Self‐Powered Hydrogen Production via Laser‐Coordinated NiCoPt Alloy Catalysts in an Integrated Zn‐Hydrazine Battery with Hydrazine Splitting

Abstract This study proposes a novel approach for the rapid transformation of bimetallic NiCo‐oxides into trimetallic NiCoPt alloys using a pulsed laser technique in an ethanol medium in the presence of Pt salts. The electrochemical results demonstrate the exceptional dual‐functional activity of the optimized NiCoPt‐10 alloy, effectively catalyzing both hydrogen evolution reaction (HER) and hydrazine oxidation reaction (HzOR).
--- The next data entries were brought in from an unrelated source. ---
This is an optimization exercise on Yosys and OpenROAD, whose aim is small area, a short achievable clock period and few clock cycles per item, not a production implementation. RTL that was checked went through simulation tests only; none was proved equivalent to the original.

==> inputs of 09-26 <==
// fft_top
module fft_top (
	input  logic             i_clk,
	input  logic             i_arst_n,
	input  logic             i_in_valid,
	output logic             o_in_ready,
	input  fft_pkg::sample_t i_in_re,
	input  fft_pkg::sample_t i_in_im,
	output logic             o_out_valid,
	input  logic             i_out_ready,
	output fft_pkg::sample_t o_out_re,
	output fft_pkg::sample_t o_out_im,
	output logic             o_out_last
);
==> module fft_top, before the edit <==
module fft_top (
	input  logic             i_clk,
	input  logic             i_arst_n,
	input  logic             i_in_valid,
	output logic             o_in_ready,
	input  fft_pkg::sample_t i_in_re,
	input  fft_pkg::sample_t i_in_im,
	output logic             o_out_valid,
	input  logic             i_out_ready,
	output fft_pkg::sample_t o_out_re,
	output fft_pkg::sample_t o_out_im,
	output logic             o_out_last
);
	localparam fft_pkg::addr_t LAST = fft_pkg::addr_t'(16 - 1);
	localparam fft_pkg::addr_t LB   = fft_pkg::addr_t'(fft_pkg::LAT_B);
	fft_pkg::addr_t wcnt;
	logic           wpar;
	logic           avail;      
	logic           in_rdy;
	fft_pkg::addr_t pos;        
	logic           rpar;
	logic           adv;        
	logic [2:0]     sc;         
	logic           cur_data;   
	logic           ft_a, ft_b, ft_c;  
	logic           skid_full_next;
	fft_pkg::addr_t ra_n;       
	logic [16-1:0] rsel, rsel_n;  
	logic           take, wdone, boundary, data_now, rdone, start;
	logic           push;
	fft_pkg::addr_t wcnt_n, pos_n;
	logic           wpar_n, rpar_n, avail_n, cur_data_n;
	logic           ft_a_n, ft_b_n, ft_c_n;
	logic [2:0]     sc_n;
	logic           active_n, adv_n, reading_n, in_rdy_n, empty;
	logic           av0, av1, adv0, adv1, rdy0, rdy1;
	fft_pkg::addr_t wa_n;
	logic [16-1:0] wsel, wsel_n;  
	logic           ev, ev_n, ex_last, ex_last_n;
	always_comb begin
		take     = i_in_valid & in_rdy;
		wdone    = take & (wcnt == LAST);
		boundary = (pos == '0);
		data_now = boundary ? avail : cur_data;
		rdone    = adv & data_now & (pos == LAST);
		start    = adv & boundary;
		wcnt_n     = wcnt + fft_pkg::addr_t'(take);
		wpar_n     = wpar ^ wdone;
		rpar_n     = rpar ^ rdone;
		avail_n    = wdone | (avail & ~rdone);
		pos_n      = pos + fft_pkg::addr_t'(adv);
		cur_data_n = start ? avail : cur_data;
		ft_a_n     = start ? avail : ft_a;
		ft_b_n     = start ? ft_a  : ft_b;
		ft_c_n     = start ? ft_b  : ft_c;
		push = adv & ev;
		if (pos_n == '0 || pos_n >= LB) begin
			ev_n = ft_b_n;
		end else begin
			ev_n = ft_c_n;
		end
		ex_last_n = ((pos_n - LB) == LAST);
		empty = boundary & ~ft_a & ~ft_b;
		if (adv || empty) begin
			sc_n = '0;
		end else begin
			sc_n = sc + 3'd1;
		end
		reading_n = (pos_n == '0) ? av0 : cur_data_n;
		av0  = avail & ~rdone;
		av1  = (wcnt == LAST) | av0;
		adv0 = ((pos_n != '0) | av0 | ft_a_n | ft_b_n) & ~skid_full_next & (sc_n == '0);
		adv1 = ((pos_n != '0) | av1 | ft_a_n | ft_b_n) & ~skid_full_next & (sc_n == '0);
		rdy0 = ~av0 | (reading_n & ((pos_n > wcnt) | ((pos_n == wcnt) & adv0)));
		rdy1 = ~av1 | (((pos_n == '0) ? av1 : cur_data_n)
			& ((pos_n > (wcnt + 4'd1)) | ((pos_n == (wcnt + 4'd1)) & adv1)));
		adv_n    = take ? adv1 : adv0;
		in_rdy_n = take ? rdy1 : rdy0;
		for (int i = 0; i < 4; i++) begin
			ra_n[i] = rpar_n ? pos_n[i] : pos_n[4-1-i];
			wa_n[i] = wpar_n ? wcnt_n[4-1-i] : wcnt_n[i];
		end
		for (int i = 0; i < 16; i++) begin
			wsel_n[i] = (wa_n == fft_pkg::addr_t'(i));
			rsel_n[i] = (ra_n == fft_pkg::addr_t'(i));
		end
	end
	always_ff @(posedge i_clk or negedge i_arst_n) begin
		if (!i_arst_n) begin
			wcnt     <= '0;
			wpar     <= 1'b0;
			rpar     <= 1'b0;
			avail    <= 1'b0;
			pos      <= '0;
			cur_data <= 1'b0;
			ft_a     <= 1'b0;
			ft_b     <= 1'b0;
			ft_c     <= 1'b0;
			sc       <= '0;
			adv      <= 1'b0;
			in_rdy   <= 1'b0;
			rsel     <= 16'(1);
			wsel     <= 16'(1);
			ev       <= 1'b0;
			ex_last  <= 1'b0;
		end else begin
			wcnt     <= wcnt_n;
			wpar     <= wpar_n;
			rpar     <= rpar_n;
			avail    <= avail_n;
			pos      <= pos_n;
			cur_data <= cur_data_n;
			ft_a     <= ft_a_n;
			ft_b     <= ft_b_n;
			ft_c     <= ft_c_n;
			sc       <= sc_n;
			adv      <= adv_n;
			in_rdy   <= in_rdy_n;
			rsel     <= rsel_n;
			wsel     <= wsel_n;
			ev       <= ev_n;
			ex_last  <= ex_last_n;
		end
	end
	assign o_in_ready = in_rdy;
	fft_pkg::cpx_t rd_data, pipe_out;
	fft_loader u_loader (
		.i_clk    (i_clk),
		.i_wr_en  (take),
		.i_wr_sel (wsel),
		.i_in_re  (i_in_re),
		.i_in_im  (i_in_im),
		.i_rd_sel (rsel),
		.o_rd_data(rd_data)
	);
	fft_engine u_engine (
		.i_clk (i_clk),
		.i_adv (adv),
		.i_pos_n (pos_n),
		.i_x   (rd_data),
		.o_y   (pipe_out)
	);
	fft_unloader u_unloader (
		.i_clk            (i_clk),
		.i_arst_n         (i_arst_n),
		.i_push           (push),
		.i_data           (pipe_out),
		.i_last           (ex_last),
		.o_skid_full_next (skid_full_next),
		.o_out_valid      (o_out_valid),
		.i_out_ready      (i_out_ready),
		.o_out_re         (o_out_re),
		.o_out_im         (o_out_im),
		.o_out_last       (o_out_last)
	);
endmodule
Specifically, the NiCoPt‐10 alloy presents a low overpotential of 90 mV at 10 mA·cm −2 for HER and a small working potential of 0.068 V versus the reversible hydrogen electrode (RHE) at 10 mA·cm −2 for HzOR. In situ Raman spectroscopy and theoretical calculations delivered insights into the dual‐functional activity of the NiCoPt alloy. Consequently, the overall hydrazine splitting (OHzS) electrolyzer, employing a NiCoPt‐10||NiCoPt‐10 configuration, required only 0.295 V to deliver 10 mA·cm −2 . Notably, using this dual‐functional NiCoPt‐10 catalyst as the cathode combined with Zn foil as the anode in a Zn–hydrazine (Zn‐Hz) battery, achieved efficient hydrogen (H 2 ) production with an energy efficiency of 97%. Furthermore, self‐powered H 2 production is realized by integrating the Zn‐Hz battery with the OHzS electrolyzer, demonstrating its excellent potential for practical applications. Thus, this rapid synthetic strategy can aid in designing effective electrocatalysts for addressing challenges in H 2 energy production.